Problem statement:
Look below for the line that has "clock_tree,worstSkewPairLatency,0.35,ns". Set down the lines from there through the line that has "worst_setup_path,slowest_delay,0.47,ns", exactly as written.

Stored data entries
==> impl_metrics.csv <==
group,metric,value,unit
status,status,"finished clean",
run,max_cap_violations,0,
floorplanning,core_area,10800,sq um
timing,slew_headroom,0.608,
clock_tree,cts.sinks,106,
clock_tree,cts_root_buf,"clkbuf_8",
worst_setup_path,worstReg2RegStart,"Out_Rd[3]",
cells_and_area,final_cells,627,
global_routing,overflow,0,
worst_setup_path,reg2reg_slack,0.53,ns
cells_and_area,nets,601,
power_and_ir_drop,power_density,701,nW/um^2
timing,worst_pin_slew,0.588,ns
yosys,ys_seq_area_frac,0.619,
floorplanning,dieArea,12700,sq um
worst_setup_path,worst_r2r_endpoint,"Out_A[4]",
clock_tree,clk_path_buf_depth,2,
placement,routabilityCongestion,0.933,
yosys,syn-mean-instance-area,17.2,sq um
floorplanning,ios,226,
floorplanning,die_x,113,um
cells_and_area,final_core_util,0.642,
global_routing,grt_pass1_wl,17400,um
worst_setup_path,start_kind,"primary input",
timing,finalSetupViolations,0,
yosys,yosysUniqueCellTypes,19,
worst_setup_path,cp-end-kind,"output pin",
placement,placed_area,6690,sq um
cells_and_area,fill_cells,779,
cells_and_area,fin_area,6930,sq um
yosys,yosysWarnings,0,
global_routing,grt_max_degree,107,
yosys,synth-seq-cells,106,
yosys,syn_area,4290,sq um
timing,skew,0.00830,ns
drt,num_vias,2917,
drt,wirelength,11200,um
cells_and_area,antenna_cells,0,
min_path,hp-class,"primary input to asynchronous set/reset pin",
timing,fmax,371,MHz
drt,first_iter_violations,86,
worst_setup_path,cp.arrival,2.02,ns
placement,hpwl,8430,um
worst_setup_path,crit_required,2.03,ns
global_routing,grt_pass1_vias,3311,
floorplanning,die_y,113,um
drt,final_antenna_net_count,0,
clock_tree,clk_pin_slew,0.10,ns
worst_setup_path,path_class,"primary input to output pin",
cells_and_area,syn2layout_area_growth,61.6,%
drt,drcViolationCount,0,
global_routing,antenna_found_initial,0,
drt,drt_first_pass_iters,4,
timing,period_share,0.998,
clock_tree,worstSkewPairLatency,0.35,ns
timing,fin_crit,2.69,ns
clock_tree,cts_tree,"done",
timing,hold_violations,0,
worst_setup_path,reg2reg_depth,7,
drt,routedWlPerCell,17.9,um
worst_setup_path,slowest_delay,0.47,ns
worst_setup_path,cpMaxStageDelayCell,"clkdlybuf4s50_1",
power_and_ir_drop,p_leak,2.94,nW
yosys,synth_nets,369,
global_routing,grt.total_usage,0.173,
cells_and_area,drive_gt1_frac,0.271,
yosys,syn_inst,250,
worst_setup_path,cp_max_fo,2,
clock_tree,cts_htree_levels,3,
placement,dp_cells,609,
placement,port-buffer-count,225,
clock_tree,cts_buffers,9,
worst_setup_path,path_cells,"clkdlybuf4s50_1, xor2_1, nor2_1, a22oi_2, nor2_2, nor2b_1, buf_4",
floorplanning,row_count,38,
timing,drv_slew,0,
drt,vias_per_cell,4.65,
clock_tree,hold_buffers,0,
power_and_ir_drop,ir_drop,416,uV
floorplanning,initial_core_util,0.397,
[config.mk]
export PLATFORM = sky130hd
export DESIGN_NAME = seg_scan_ctrl
export DESIGN_NICKNAME = d
export VERILOG_FILES = /design/src/rtl/seg_scan_ctrl.sv
export SDC_FILE = /design/constraint.sdc
export NUM_CORES = 1
export LEC_CHECK = 0
export CAP_MARGIN = 20
export CORE_MARGIN = 4
export CORE_UTILIZATION = 45
export CTS_CLUSTER_DIAMETER = 50
export CTS_CLUSTER_SIZE = 24
export DETAILED_ROUTE_END_ITERATION = 7
export PLACE_DENSITY = 0.81
export SLEW_MARGIN = 20
export SYNTH_ARGS = -nofsm -noshare
export SYNTH_HDL_FRONTEND = slang
export SYNTH_SLANG_ARGS = --single-unit
[constraint.sdc]
create_clock -name clock -period 2.5 [get_ports clock]
set_clock_uncertainty 0.2 [all_clocks]
set_input_delay 0.25 -clock clock [delete_from_list [all_inputs] [get_ports clock]]
set_output_delay 0.25 -clock clock [all_outputs]
set_load 0.1 [all_outputs]
[src/rtl/seg_scan_ctrl.sv]
// seg_scan_ctrl: time-multiplexes eight active-low 7-segment patterns onto
// one shared segment bus plus an active-low digit-select bus.
//
// Scan order: digits are shown round-robin. Each enabled digit gets a
// blanking gap first, then its show time. Masked digits are skipped.
//
// Optional feature: define SEG_SCAN_DIM_EN to add the 4-bit 'dim' input.
// It PWM-dims the digit select during SHOW.
module seg_scan_ctrl #(
    parameter int SCAN_DIV  = 1000,
    parameter int BLANK_CYC = 16,
    parameter int CNT_W     = 16
) (
    input  logic        clock,
    input  logic        reset,
    input  logic        en,
    input  logic [7:0]  digit_mask,
    input  logic [63:0] seg_in,
`ifdef SEG_SCAN_DIM_EN
    input  logic [3:0]  dim,
`endif
    output logic [7:0]  seg_out,
    output logic [7:0]  an_out,
    output logic [2:0]  cur_digit,
    output logic        frame_tick
);

    typedef enum logic [1:0] {
        ST_IDLE  = 2'd0,
        ST_BLANK = 2'd1,
        ST_SHOW  = 2'd2
    } state_t;

    localparam logic [CNT_W-1:0] BLANK_LAST = CNT_W'(BLANK_CYC - 1);
    localparam logic [CNT_W-1:0] SHOW_LAST  = CNT_W'(SCAN_DIV - 1);

    // Result bit 3 is the wrap flag and bits 2:0 are the digit index.
    // The function looks for the lowest set mask bit strictly above cur.
    // If there is none, it wraps to the lowest set bit and sets the wrap flag.
    // An all-zero mask must be handled by the caller.
    function automatic logic [3:0] pick_next(input logic [7:0] mask,
                                             input logic [2:0] cur);
        logic [2:0] idx;
        logic       found;
        idx   = 3'd0;
        found = 1'b0;
        for (int i = 7; i >= 0; i--) begin
            if (mask[i] && (i > int'(cur))) begin
                idx   = 3'(i);
                found = 1'b1;
            end
        end
        if (!found) begin
            for (int i = 7; i >= 0; i--) begin
                if (mask[i]) begin
                    idx = 3'(i);
                end
            end
        end
        return {~found, idx};
    endfunction

    state_t          state_q;
    logic [CNT_W-1:0] cnt_q;
    logic [7:0]      seg_out_q;
    logic [7:0]      an_out_q;
    logic [2:0]      cur_digit_q;
    logic            frame_tick_q;

    logic [3:0]      next_sel_d;
    logic [3:0]      first_sel_d;
    logic [7:0]      an_sel_d;
    logic [7:0]      seg_slice_d;

    // Decode the next digit to scan and the pattern and select of the current digit.
    always_comb begin
        next_sel_d  = pick_next(digit_mask, cur_digit_q);
        first_sel_d = pick_next(digit_mask, 3'd7);
        an_sel_d    = ~(8'd1 << cur_digit_q);
        seg_slice_d = seg_in[{cur_digit_q, 3'b000} +: 8];
    end

`ifdef SEG_SCAN_DIM_EN
    logic [3:0] phase_q;
    logic [3:0] phase_inc_d;

    // Compute the PWM phase that the next SHOW cycle will see.
    always_comb begin
        phase_inc_d = phase_q + 4'd1;
    end
`endif

    // Scan sequencer: IDLE -> BLANK -> SHOW -> BLANK ..., with all outputs registered.
    always_ff @(posedge clock or negedge reset) begin
        if (!reset) begin
            state_q      <= ST_IDLE;
            cnt_q        <= '0;
            seg_out_q    <= 8'hFF;
            an_out_q     <= 8'hFF;
            cur_digit_q  <= 3'd0;
            frame_tick_q <= 1'b0;
`ifdef SEG_SCAN_DIM_EN
            phase_q      <= 4'd0;
`endif
        end else if (!en) begin
            state_q      <= ST_IDLE;
            cnt_q        <= '0;
            seg_out_q    <= 8'hFF;
            an_out_q     <= 8'hFF;
            frame_tick_q <= 1'b0;
`ifdef SEG_SCAN_DIM_EN
            phase_q      <= 4'd0;
`endif
        end else begin
            case (state_q)
                ST_IDLE: begin
                    seg_out_q    <= 8'hFF;
                    an_out_q     <= 8'hFF;
                    frame_tick_q <= 1'b0;
                    cnt_q        <= '0;
                    if (digit_mask != 8'h00) begin
                        cur_digit_q <= first_sel_d[2:0];
                        state_q     <= ST_BLANK;
                    end else begin
                        state_q     <= ST_IDLE;
                    end
                end
                ST_BLANK: begin
                    frame_tick_q <= 1'b0;
                    if (cnt_q == BLANK_LAST) begin
                        // Freeze this digit's pattern for its whole SHOW.
                        cnt_q     <= '0;
                        seg_out_q <= seg_slice_d;
                        an_out_q  <= an_sel_d;
                        state_q   <= ST_SHOW;
`ifdef SEG_SCAN_DIM_EN
                        phase_q   <= 4'd0;
`endif
                    end else begin
                        cnt_q     <= cnt_q + CNT_W'(1);
                        seg_out_q <= 8'hFF;
                        an_out_q  <= 8'hFF;
                    end
                end
                ST_SHOW: begin
                    if (cnt_q == SHOW_LAST) begin
                        cnt_q     <= '0;
                        seg_out_q <= 8'hFF;
                        an_out_q  <= 8'hFF;
                        if (digit_mask == 8'h00) begin
                            frame_tick_q <= 1'b0;
                            state_q      <= ST_IDLE;
                        end else begin
                            cur_digit_q  <= next_sel_d[2:0];
                            frame_tick_q <= next_sel_d[3];
                            state_q      <= ST_BLANK;
                        end
                    end else begin
                        cnt_q        <= cnt_q + CNT_W'(1);
                        frame_tick_q <= 1'b0;
`ifdef SEG_SCAN_DIM_EN
                        phase_q      <= phase_inc_d;
                        an_out_q     <= (phase_inc_d <= dim) ? an_sel_d : 8'hFF;
`endif
                    end
                end
                default: begin
                    state_q      <= ST_IDLE;
                    cnt_q        <= '0;
                    seg_out_q    <= 8'hFF;
                    an_out_q     <= 8'hFF;
                    frame_tick_q <= 1'b0;
                end
            endcase
        end
    end

    assign seg_out    = seg_out_q;
    assign an_out     = an_out_q;
    assign cur_digit  = cur_digit_q;
    assign frame_tick = frame_tick_q;

endmodule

Reply:
clock_tree,worstSkewPairLatency,0.35,ns
timing,fin_crit,2.69,ns
clock_tree,cts_tree,"done",
timing,hold_violations,0,
worst_setup_path,reg2reg_depth,7,
drt,routedWlPerCell,17.9,um
worst_setup_path,slowest_delay,0.47,ns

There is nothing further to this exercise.